■ **WORK TO BE COMPLETED**
Will you return, word for word, only the lines from the top of the data below down to and including the one with "case (w[6:2])"?

(Data entries)

[src/rtl/instruction_fetch_stage.sv]
// Fetch front end: PC sequencing, imem handshake, predecode and the IF/ID register.
// HOLD parks an acked word during stall/freeze; DROP waits out a request a redirect orphaned.
module instruction_fetch_stage #(
  parameter logic [29:0] RESET_VECTOR = 30'h0000_0000
) (
  input  logic                         clk_i,
  input  logic                         rst_i,
  input  logic                         stall_if_i,
  input  logic                         busywait_i,
  input  logic                         branching_i,
  input  logic [29:0]                  branch_target_i,
  instruction_fetch_stage_if.master    imem,
  output logic [29:0]                  instr_o,
  output logic [29:0]                  pc_o,
  output logic                         instr_valid_o,
  output logic [1:0]                   branch_jump_op_o,
  output logic [2:0]                   imm_src_o
);

  typedef struct packed {
    logic [29:0] instr;
    logic [29:0] pc;
    logic        valid;
    logic [1:0]  bj;
    logic [2:0]  imm;
  } ifid_t;

  typedef enum logic [1:0] {S_FETCH, S_HOLD, S_DROP} state_t;

  localparam ifid_t NOP = '{instr: 30'h0000_0004, pc: 30'h0, valid: 1'b0, bj: 2'b00, imm: 3'd0};

  state_t      state;
  logic [29:0] fetch_pc;
  logic [29:0] redirect_pc;
  ifid_t       hold_q;
  ifid_t       ifid_q;
  ifid_t       fetched;
  logic        advance;
  logic        unused_ok;

  function automatic ifid_t predecode(input logic [31:0] w, input logic [29:0] pc);
    ifid_t r;
    r.instr = w[31:2];
    r.pc    = pc;
    r.valid = 1'b1;
    r.bj    = 2'b00;
    r.imm   = 3'd0;
    case (w[6:2])
      5'b11000:          begin r.bj = 2'b01; r.imm = 3'd2; end
      5'b11011:          begin r.bj = 2'b10; r.imm = 3'd4; end
      5'b11001:          begin r.bj = 2'b11; r.imm = 3'd0; end
      5'b01000:          r.imm = 3'd1;
      5'b01101, 5'b00101: r.imm = 3'd3;
      default:           ;
    endcase
    return r;
  endfunction

  assign advance   = !busywait_i && !stall_if_i;
  assign fetched   = predecode(imem.imem_data, fetch_pc);
  assign unused_ok = &{1'b0, imem.imem_data[1:0]};

  // Request is masked during reset so an abandoned transfer is never re-driven.
  assign imem.imem_req  = !rst_i && (state != S_HOLD);
  assign imem.imem_addr = fetch_pc;

  always_ff @(posedge clk_i or posedge rst_i) begin
    if (rst_i) begin
      state       <= S_FETCH;
      fetch_pc    <= RESET_VECTOR;
      redirect_pc <= RESET_VECTOR;
      hold_q      <= NOP;
      ifid_q      <= NOP;
    end else begin
      case (state)
        S_FETCH: begin
          if (imem.imem_ack) begin
            if (branching_i) begin
              fetch_pc <= branch_target_i;
              ifid_q   <= NOP;
            end else if (advance) begin
              ifid_q   <= fetched;
              fetch_pc <= fetch_pc + 30'd1;
            end else begin
              hold_q   <= fetched;
              fetch_pc <= fetch_pc + 30'd1;
              state    <= S_HOLD;
            end
          end else if (branching_i) begin
            redirect_pc <= branch_target_i;
            ifid_q      <= NOP;
            state       <= S_DROP;
          end else if (advance) begin
            ifid_q <= NOP;
          end
        end
        S_HOLD: begin
          if (branching_i) begin
            fetch_pc <= branch_target_i;
            ifid_q   <= NOP;
            state    <= S_FETCH;
          end else if (advance) begin
            ifid_q <= hold_q;
            state  <= S_FETCH;
          end
        end
        S_DROP: begin
          // A redirect landing on the ack cycle must win over the older saved target.
          if (branching_i) begin
            redirect_pc <= branch_target_i;
            ifid_q      <= NOP;
            if (imem.imem_ack) begin
              fetch_pc <= branch_target_i;
              state    <= S_FETCH;
            end
          end else begin
            if (imem.imem_ack) begin
              fetch_pc <= redirect_pc;
              state    <= S_FETCH;
            end
            if (advance) ifid_q <= NOP;
          end
        end
        default: state <= S_FETCH;
      endcase
    end
  end

  assign instr_o          = ifid_q.instr;
  assign pc_o             = ifid_q.pc;
  assign instr_valid_o    = ifid_q.valid;
  assign branch_jump_op_o = ifid_q.bj;
  assign imm_src_o        = ifid_q.imm;

endmodule
**config.mk**
```make
export PLATFORM = sky130hd
export DESIGN_NAME = sram_release_ctrl
export DESIGN_NICKNAME = d
export VERILOG_FILES = /design/src/rtl/sram_release_ctrl.sv
export SDC_FILE = /design/constraint.sdc
export NUM_CORES = 1
export LEC_CHECK = 0
export CAP_MARGIN = 20
export CORE_ASPECT_RATIO = 0.9
export CORE_MARGIN = 2
export CORE_UTILIZATION = 35
export CTS_CLUSTER_SIZE = 14
export DETAILED_ROUTE_END_ITERATION = 6
export REMOVE_ABC_BUFFERS = 1
export SLEW_MARGIN = 30
export SYNTH_ARGS = -nofsm -noshare
export SYNTH_HDL_FRONTEND = slang
export SYNTH_SLANG_ARGS = --single-unit
```
**constraint.sdc**
```tcl
create_clock -name clk -period 13.6 [get_ports clk]
set_clock_uncertainty 0.05 [all_clocks]
set_input_delay 3.4 -clock clk [delete_from_list [all_inputs] [get_ports clk]]
set_output_delay 3.4 -clock clk [all_outputs]
set_load 0.02 [all_outputs]
```
**src/rtl/sram_release_ctrl.sv**
```systemverilog
// rtl/sram_release_ctrl.sv - release-side controller returning owned SRAM IDs to the free pool
module sram_release_ctrl #(
  parameter int NUM_PORTS = 16,
  parameter int NUM_SRAM  = 32,
  parameter int ID_W      = 5,
  parameter int PORT_W    = 4,
  parameter int MIN_HOLD  = 5
) (
  input  logic                 clk,
  input  logic                 rst_n,
  input  logic                 alloc_valid,
  input  logic [PORT_W-1:0]    alloc_port,
  input  logic [ID_W-1:0]      alloc_sram_id,
  input  logic [NUM_PORTS-1:0] rel_req,
  input  logic                 free_ready,
  output logic                 free_valid,
  output logic [ID_W-1:0]      free_sram_id,
  output logic [NUM_PORTS-1:0] rel_done,
  output logic [NUM_PORTS-1:0] short_err,
  output logic                 alloc_err,
  output logic [NUM_SRAM-1:0]  owned_vec,
  output logic                 busy
);

  localparam int CNT_W = $clog2(MIN_HOLD + 1);
  localparam logic [CNT_W-1:0] HOLD_MAX  = CNT_W'(MIN_HOLD);
  localparam logic [CNT_W-1:0] HOLD_LAST = CNT_W'(MIN_HOLD - 1);
  localparam logic [ID_W-1:0]  LAST_ID   = ID_W'(NUM_SRAM - 1);

  typedef enum logic [1:0] {IDLE, SCAN, ISSUE, DONE} state_t;

  state_t               state;
  logic [PORT_W-1:0]    owner [NUM_SRAM];
  logic [NUM_SRAM-1:0]  own_v;
  logic [CNT_W-1:0]     hold_cnt [NUM_PORTS];
  logic [NUM_PORTS-1:0] armed;
  logic [NUM_PORTS-1:0] pending;
  logic [PORT_W-1:0]    last_grant;
  logic [PORT_W-1:0]    gport;
  logic [ID_W-1:0]      ptr;

  logic                 handshake;
  logic                 grant_found;
  logic [PORT_W-1:0]    grant_sel;
  logic [PORT_W-1:0]    rr_idx;
  logic                 cand_found;
  logic [ID_W-1:0]      cand_sel;

  // free_valid is only ever high in ISSUE, so this is the pool handshake
  assign handshake = (state == ISSUE) && free_ready;
  assign owned_vec = own_v;
  assign busy      = (state != IDLE);

  // Round-robin pick: first pending port strictly after the last grant, wrapping
  always_comb begin
    grant_found = 1'b0;
    grant_sel   = '0;
    rr_idx      = '0;
    for (int i = 1; i <= NUM_PORTS; i++) begin
      rr_idx = PORT_W'((int'(last_grant) + i) % NUM_PORTS);
      if (!grant_found && pending[rr_idx]) begin
        grant_found = 1'b1;
        grant_sel   = rr_idx;
      end
    end
  end

  // Lowest owned SRAM of the granted port at or above the scan pointer
  always_comb begin
    cand_found = 1'b0;
    cand_sel   = '0;
    for (int i = NUM_SRAM - 1; i >= 0; i--) begin
      if (own_v[i] && (owner[i] == gport) && (ID_W'(i) >= ptr)) begin
        cand_found = 1'b1;
        cand_sel   = ID_W'(i);
      end
    end
  end

  // Ownership table: release clear lands first so a same-cycle alloc re-owns the SRAM cleanly
  always_ff @(posedge clk or posedge rst_n) begin
    if (rst_n) begin
      own_v     <= '0;
      alloc_err <= 1'b0;
      for (int i = 0; i < NUM_SRAM; i++) owner[i] <= '0;
    end else begin
      alloc_err <= 1'b0;
      if (handshake) own_v[free_sram_id] <= 1'b0;
      if (alloc_valid) begin
        if ({1'b0, alloc_sram_id} >= (ID_W + 1)'(NUM_SRAM)) begin
          alloc_err <= 1'b1;
        end else if (own_v[alloc_sram_id] && !(handshake && (free_sram_id == alloc_sram_id))) begin
          alloc_err <= 1'b1;
        end else begin
          own_v[alloc_sram_id] <= 1'b1;
          owner[alloc_sram_id] <= alloc_port;
        end
      end
    end
  end

  // Release qualification: hold counters, re-arm on a low cycle, short-request errors
  always_ff @(posedge clk or posedge rst_n) begin
    if (rst_n) begin
      armed     <= '1;
      pending   <= '0;
      short_err <= '0;
      for (int p = 0; p < NUM_PORTS; p++) hold_cnt[p] <= '0;
    end else begin
      short_err <= '0;
      if (state == DONE) pending[gport] <= 1'b0;
      for (int p = 0; p < NUM_PORTS; p++) begin
        if (rel_req[p]) begin
          if (hold_cnt[p] != HOLD_MAX) hold_cnt[p] <= hold_cnt[p] + 1'b1;
          if (armed[p] && (hold_cnt[p] == HOLD_LAST)) begin
            pending[p] <= 1'b1;
            armed[p]   <= 1'b0;
          end
        end else begin
          hold_cnt[p] <= '0;
          armed[p]    <= 1'b1;
          if ((hold_cnt[p] != '0) && (hold_cnt[p] != HOLD_MAX)) short_err[p] <= 1'b1;
        end
      end
    end
  end

  // Service FSM: grant a port, walk its SRAMs in index order, hand each back one at a time
  always_ff @(posedge clk or posedge rst_n) begin
    if (rst_n) begin
      state        <= IDLE;
      gport        <= '0;
      last_grant   <= PORT_W'(NUM_PORTS - 1);
      ptr          <= '0;
      free_valid   <= 1'b0;
      free_sram_id <= '0;
      rel_done     <= '0;
    end else begin
      rel_done <= '0;
      case (state)
        IDLE: begin
          if (grant_found) begin
            gport      <= grant_sel;
            last_grant <= grant_sel;
            ptr        <= '0;
            state      <= SCAN;
          end
        end
        SCAN: begin
          if (cand_found) begin
            free_sram_id <= cand_sel;
            free_valid   <= 1'b1;
            state        <= ISSUE;
          end else begin
            state <= DONE;
          end
        end
        ISSUE: begin
          if (free_ready) begin
            free_valid <= 1'b0;
            if (free_sram_id == LAST_ID) begin
              state <= DONE;
            end else begin
              ptr   <= free_sram_id + 1'b1;
              state <= SCAN;
            end
          end
        end
        DONE: begin
          rel_done[gport] <= 1'b1;
          state           <= IDLE;
        end
        default: state <= IDLE;
      endcase
    end
  end

endmodule

```
==> flow_summary.json <==
{
  "diodes": 0,
  "synth_edf_count": 0,
  "critPathBufInv": 1,
  "pwr-share-seq_pct": 30.9,
  "drt_iter0_markers": 1164,
  "dr.max_layer_used": "met4",
  "cp.required_ps": 13980,
  "period_needed_ps": 6880,
  "p_sw_mw": 2.05,
  "io_buffer_count": 100,
  "power_mw": 4.67,
  "multi_input_area_mm2": 0.00898,
  "grt_max_degree": 185,
  "hold_viol_final": 0,
  "drv_cap": 0,
  "die_h_um": 213,
  "initial_utilization_pct": 35.4,
  "arrival_ps": 7260,
  "grt_pass1_wl_um": 76000,
  "drc": 0,
  "min_period_over_period_pct": 50.6,
  "dr.pass1.iters": 5,
  "vias": 12900,
  "endpoint_kind": "register",
  "maxSlewHeadroom_pct": 36.4,
  "rows": 76,
  "fillers": 4645,
  "rsz0062_at_grt": "no",
  "ys_async_sr_fraction_pct": 100,
  "p_int_mw": 2.62,
  "ys.flop_type": "dfrtp_1",
  "peakVddDrop_mv": 0.105,
  "wl_met2_um": 21700,
  "gp_congestion": 0.904,
  "critPathLaunchType": "input port",
  "wl_met3_um": 3070,
  "clockBufferDepth": 3,
  "ys_warn_count": 0,
  "placed_cell_area_mm2": 0.0186,
  "cts_tree": "yes",
  "die_w_um": 236,
  "seq_area_mm2": 0.00739,
  "syn_area_per_cell_um2": 10.4,
  "drive_gt1_share_pct": 16.3,
  "routed_wirelength_um": 48100,
  "outcome": "finished, final reports clean",
  "switching_share_pct": 43.8,
  "dp_hpwl_um": 32900,
  "p_clk_share_pct": 19.9,
  "synth_cell_type_count": 82,
  "power.density_mw_per_mm2": 237,
  "comb_power_share_pct": 49.2,
  "viasPerCell": 5.46,
  "synthCells": 1633,
  "slowest_delay_ps": 980,
  "hp-class": "reg2reg",
  "core_mm2": 0.0479,
  "area_growth_pct": 16.2,
  "worst_slew_pin_slew_ps": 930,
  "h-tree-depth": 2,
  "insertion_delay_ps": 550,
  "fin_ws_ps": 6720,
  "wl_met1_um": 22100,
  "critPathMaxFanout": 16,
  "cts-hold-fix-buffers": 0,
  "critPathSlowestCell": "clkdlybuf4s50_1",
  "root_buffer": "clkbuf_16",
  "dieArea_mm2": 0.0503,
  "cts_buffers": 35,
  "final_max_slew_viol_count": 0,
  "syn_area_mm2": 0.0170,
  "setup_tns_ps": 0,
  "worstPathCellList": "clkdlybuf4s50_1, mux4_2, a22oi_1, nand4_1, o41ai_1, nand2_1, or3_1, nor2_1, mux2_2",
  "cts_resized": 0,
  "dp_slack_ps": 6010,
  "post_drt_wl_per_cell_um": 20.3,
  "whs_ps": 405,
  "cts.sinks": 294,
  "synth_seq_area_share_pct": 43.5,
  "final_antenna_net_count": 0,
  "finish.instance_area_mm2": 0.0197,
  "grt_pass1_vias": 12900,
  "ioPinCount": 101,
  "worstSetupPathType": "in2reg",
  "track_usage_pct": 19.4,
  "fmax_mhz": 145,
  "setup_viol": 0,
  "p_leak_nw": 8.57,
  "grt_antenna_before_repair": 1,
  "grt-ovfl-total": 0,
  "synth_seq_cells": 294,
  "cp_top_family": "simple AND/OR/NAND/NOR gates",
  "cts_setup_buffers": 0,
  "path_clk_slew_ps": 60,
  "nets": 1805
}
==> per-stage QoR <==
| step | utilization (%) | cells |
|---|---|---|
| 2_1_floorplan | - | 1570 |
| 3_3_place_gp | 38.7 | 2300 |
| 3_5_place_dp | 38.7 | 2301 |
| 4_1_cts | 41.1 | 2363 |
| 5_1_grt | 41.2 | 2365 |
| 6_report | 41.2 | 2365 |
==> power by group through the flow <==
stage | Sequential (mW) | Clock, mW | Combinational [mW]
after CTS | 1.44 | 0.952 | 2.28
final | 1.44 | 0.928 | 2.30
after global routing | 1.47 | 0.984 | 2.52
after detailed placement | 1.45 | 0 | 2.26
after floorplan | 1.44 | 0 | 1.51
after global placement | 1.44 | 0 | 2.24
==> state kept, by name, indices dropped and copies added (netlist names) <==
signal / count
last_grant: 4
armed: 16
short_err: 16
ptr: 5
free_sram_id: 5
alloc_err: 1
owner: 128
gport: 4
pending: 16
free_valid: 1
state: 2
owned_vec: 32
hold_cnt: 48
rel_done: 16
==> layout make-up <==
type,count,share of cell area (%)
clock buffers,50,5.09
clock inverters,12,0.634
flip-flops and latches,294,37.4
inverters,94,1.83
multi-input cells,1182,45.5
repair buffers,109,5.54
well taps,624,3.96
==> worst reg2reg max path: stages, from the launching register on <==
cell and delay, ps:
dfstp_2 870, inv_2 300, ha_1 730, mux4_2 460, mux2i_1 350, mux2i_1 320
nor3_4 440, and4b_1 480, nand4_4 160, o2111a_1 200, a311oi_2 400, a21o_1 130
==> routing by layer <==
metal / global-route usage (%) / vias up
li1: - / 5954
met1: 27.3 / 6492
met2: 30.0 / 382
met3: 3.75 / 74
met4: 6.31 / 0
met5: 0 / -
==> cell usage in the layout (no fill, tap or decap), types with 21 or more instances in the layout <==
cell type | Yosys | layout
a21oi_1 | 25 | 25
mux2_2 | 127 | 127
clkbuf_16 | 0 | 36
xor2_1 | 64 | 64
ha_1 | 60 | 60
xnor2_1 | 87 | 87
and2_1 | 21 | 21
mux4_2 | 33 | 33
clkdlybuf4s50_1 | 0 | 96
nor3_1 | 23 | 22
inv_1 | 91 | 90
nand3_1 | 41 | 41
nand2_1 | 174 | 174
dfrtp_1 | 274 | 270
o21ai_0 | 132 | 132
nor2_1 | 99 | 99
a31oi_1 | 22 | 22
==> worst paths after layout <==
| path | startpoint | endpoint | slack, ps | cells past startpoint |
|---|---|---|---|---|
| hold reg to reg | armed[4] | armed[4] | 400 | 2 |
| setup reg to reg | last_grant[1] | gport[0] | 8640 | 11 |
| min in group asynchronous | rst_n | owner[101] | 3320 | 2 |
| hold / removal | armed[4] | armed[4] | 400 | 2 |
| setup / recovery | alloc_sram_id[0] | owner[7] | 6720 | 9 |
| max in group asynchronous | rst_n | owned_vec[23] | 8790 | 4 |
==> synthesized netlist by cell type, drive strengths merged, types with 4 or more instances <==
cell	number	area, µm²
dfrtp	274	6860
a31oi	22	138
a21o	8	60.1
nand3b	7	52.6
nand2b	12	75.1
o31ai	5	37.5
xnor2	89	795
mux2	136	1540
clkbuf	38	143
o2111ai	7	61.3
nand4	18	128
a22oi	12	90.1
o21ai	137	697
a21boi	18	135
o22ai	10	62.6
and2	21	131
nor4	19	119
nand2	175	673
nor3	26	164
buf	25	150
mux2i	22	228
or3	9	72.6
nor2	99	372
o211ai	6	45.0
xor2	65	577
mux4	36	822
and4	6	52.6
a22o	6	52.6
nor4b	4	35.0
and3	12	75.1
o221ai	4	35.0
a21oi	26	134
ha	60	751
dfstp	20	526
inv	93	349
nor2b	11	68.8
nand3	41	205
nor3b	6	45.0
nand4b	4	50.1
==> logic make-up after synthesis <==
family | after synthesis | synth area share, %
flops | 294 | 43.5
compound gates | 290 | 10.7
mux | 194 | 15.2
xor+xnor | 154 | 8.07
buf+inv | 157 | 3.80
fa+ha+maj | 60 | 4.42
simple gates | 484 | 14.3
(Power assumes the default switching activity.)
==> variant: new RTL, same flow settings <==
The parameter `PORT_W` goes from 4 to 5.
--- a/src/rtl/sram_release_ctrl.sv
+++ b/src/rtl/sram_release_ctrl.sv
@@ -5,3 +5,3 @@
   parameter int ID_W      = 5,
-  parameter int PORT_W    = 4,
+  parameter int PORT_W    = 5,
   parameter int MIN_HOLD  = 5
Ports: changed (resized alloc_port); port bits go from 101 to 102. The function was not compared with the original's and may differ.
==> variant against the unedited design <==
Largest cell class unchanged; register-to-register slack worse by 0.53 ns; first-iteration DRC count is 0.17% higher; sequential share of layout area grew 1.2 points; power is 5.7% higher; worst setup slack lost 0.19 ns; worst hold slack improved by 0.00075 ns; largest power group unchanged; via count rose by 6.4%; highest routed layer unchanged; sequential cell count is 32 higher; final area increased by 7.4%; critical path type unchanged; synthesized area is 7.5% higher; routed wire length increased by 7.7%.
==> variant: results (changes against the unedited design) <==
Run status
  • Outcome: complete, no violations

Placement
  • Dpl hpwl: 35000 um (+6.5%)
  • PortBufs: 101 (+1.0%)
  • GPL Wtd Cong: 0.907 (+0.31%)
  • Place WS: 6.09 ns (+0.0726 ns)

Power
  • Worst VDD drop: 136 uV (+30%)
  • LEAKAGE: 9.31 nW (+8.6%)

Worst setup path
  • Reg2reg setup slack: 8.11 ns (-0.53 ns)
  • Worst r2r dst: ptr[2]
  • Maximum fanout along the worst path: 16 (unchanged)
  • Crit path DAT: 7.45 ns (+0.19 ns)
  • CP endpoint: owner[42]

Cells and area
  • Layout cells sized above 1: 0.172 (+0.00921)
  • Largest register FFs: 160 (+25%)
  • Number of fill cells in the layout: 4951 (+6.6%)
  • Nets: 1896 (+5.0%)

Yosys
  • Mux share of post-synthesis cell area: 0.159 (+0.00613)
  • Seq/Total Area, Yosys: 0.448 (+0.0137)
  • Post-Synth Adder-Cell Area: 0.0411 (-0.00307)
  • Post-Synth XOR/XNOR Area: 0.0748 (-0.00588)
  • Synth Area in Compound Gates: 0.0970 (-0.00967)
  • Top cells by count, synth: 306 x dfrtp_1, 202 x nand2_1, 169 x mux2_2
  • Synth area leaders: dfrtp_1 42%, mux2_2 10%, nand2_1 4.2%, ha_1 4.1%, xnor2_1 4.1%
  • Post-synth ARST share: 1.00 (unchanged)
  • Netlist cell types: 78 (-4.9%)

Route
  • Initial drt markers: 1166 (+0.17%)
  • Via density: 5.44 (-0.22%)
  • Drt pass-1 iters: 7 (+2)
  • Final wirelength: 51800 um (+7.7%)

Global route
  • First-pass GRT wire length: 80500 um (+6.0%)
  • Largest net degree at the start of global routing: 101 (-45%)
  • GRT Util Overall: 0.192 (-0.00186)
  • Initial antenna violation count: 0 (-1)
  • Vias in the first global route: 13900 (+7.7%)

Timing
  • Worst slew margin relative to its limit: 0.311 (-0.0529)

Clocking
  • H-Tree Depth: 2 (unchanged)
  • Resized Gates After CTS: 0 (unchanged)
  • Worst-Skew Late Latency: 0.55 ns (about the same)
  • CTS Buf Count: 39 (+11%)
==> variant: cell types whose count changed after synthesis, sizes merged, moves of 19 or more <==
cell,change
dfrtp,+32
mux2,+33
nor2,-27
nand2,+27
clkbuf,+29
o21ai,-19
==> variant: stage by stage <==
stage / instance area, um^2 / std cells
after floorplan: 17900 / 1654
after global placement: 19900 / 2452
after detailed placement: 19900 / 2453
after CTS: 21200 / 2522
after global routing: 21200 / 2522
final: 21200 / 2523
==> variant: worst max-delay path: stages <==
cell	delay, ns
clkdlybuf4s50_1	1.05
mux4_2	0.61
a22oi_1	0.27
nand4_1	0.15
o41ai_1	0.11
and2_1	0.32
nand3_1	0.29
nor3_1	0.81
mux2_2	0.41
==> variant: cells by family (layout without fill, tap and decap cells) <==
kind of cell	count (synthesis)	in the layout
simple gates	517	517
mux	222	222
xor+xnor	156	156
buf+inv	177	276
fa+ha+maj	60	60
compound gates	277	277
flops	326	326
other cells	0	1
==> variant: worst min-delay path by stage <==
stage          startpoint   endpoint  slack, ns  cells after the start
2_1_floorplan    armed[0]   armed[0]       0.39                      2
3_3_place_gp    armed[10]  armed[10]       0.40                      2
3_5_place_dp    armed[12]  armed[12]       0.40                      2
4_1_cts         armed[12]  armed[12]       0.41                      2
5_1_grt         armed[15]  armed[15]       0.41                      2
6_report        armed[12]  armed[12]       0.41                      2
==> variant: cell type report <==
cell class,count,area (um^2),share of cell area
multi-input combinational,1232,9410,0.444
sequential,326,8190,0.386
clock buffer,57,1120,0.0530
timing repair buffer,111,1080,0.0510
tap,688,861,0.0406
inverter,96,368,0.0174
clock inverter,12,159,0.00750
antenna,1,2.50,0.000118
==> variant: report_power, final <==
| part | switching, mW | internal, mW |
|---|---|---|
| logic | 1.33 | 0.989 |
| clock network | 0.418 | 0.632 |
| registers | 0.361 | 1.21 |
==> variant: layer usage <==
| layer | part of all wire | wire length, um | global-route usage | vias to the layer above |
|---|---|---|---|---|
| li1 | - | - | - | 6255 |
| met1 | 0.45 | 23200 | 0.263 | 6973 |
| met2 | 0.46 | 24000 | 0.307 | 430 |
| met3 | 0.067 | 3460 | 0.0389 | 76 |
| met4 | 0.023 | 1170 | 0.0585 | 0 |
| met5 | 0 | 0 | 0 | - |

■ **TASK SOLUTION**
[src/rtl/instruction_fetch_stage.sv]
// Fetch front end: PC sequencing, imem handshake, predecode and the IF/ID register.
// HOLD parks an acked word during stall/freeze; DROP waits out a request a redirect orphaned.
module instruction_fetch_stage #(
  parameter logic [29:0] RESET_VECTOR = 30'h0000_0000
) (
  input  logic                         clk_i,
  input  logic                         rst_i,
  input  logic                         stall_if_i,
  input  logic                         busywait_i,
  input  logic                         branching_i,
  input  logic [29:0]                  branch_target_i,
  instruction_fetch_stage_if.master    imem,
  output logic [29:0]                  instr_o,
  output logic [29:0]                  pc_o,
  output logic                         instr_valid_o,
  output logic [1:0]                   branch_jump_op_o,
  output logic [2:0]                   imm_src_o
);

  typedef struct packed {
    logic [29:0] instr;
    logic [29:0] pc;
    logic        valid;
    logic [1:0]  bj;
    logic [2:0]  imm;
  } ifid_t;

  typedef enum logic [1:0] {S_FETCH, S_HOLD, S_DROP} state_t;

  localparam ifid_t NOP = '{instr: 30'h0000_0004, pc: 30'h0, valid: 1'b0, bj: 2'b00, imm: 3'd0};

  state_t      state;
  logic [29:0] fetch_pc;
  logic [29:0] redirect_pc;
  ifid_t       hold_q;
  ifid_t       ifid_q;
  ifid_t       fetched;
  logic        advance;
  logic        unused_ok;

  function automatic ifid_t predecode(input logic [31:0] w, input logic [29:0] pc);
    ifid_t r;
    r.instr = w[31:2];
    r.pc    = pc;
    r.valid = 1'b1;
    r.bj    = 2'b00;
    r.imm   = 3'd0;
    case (w[6:2])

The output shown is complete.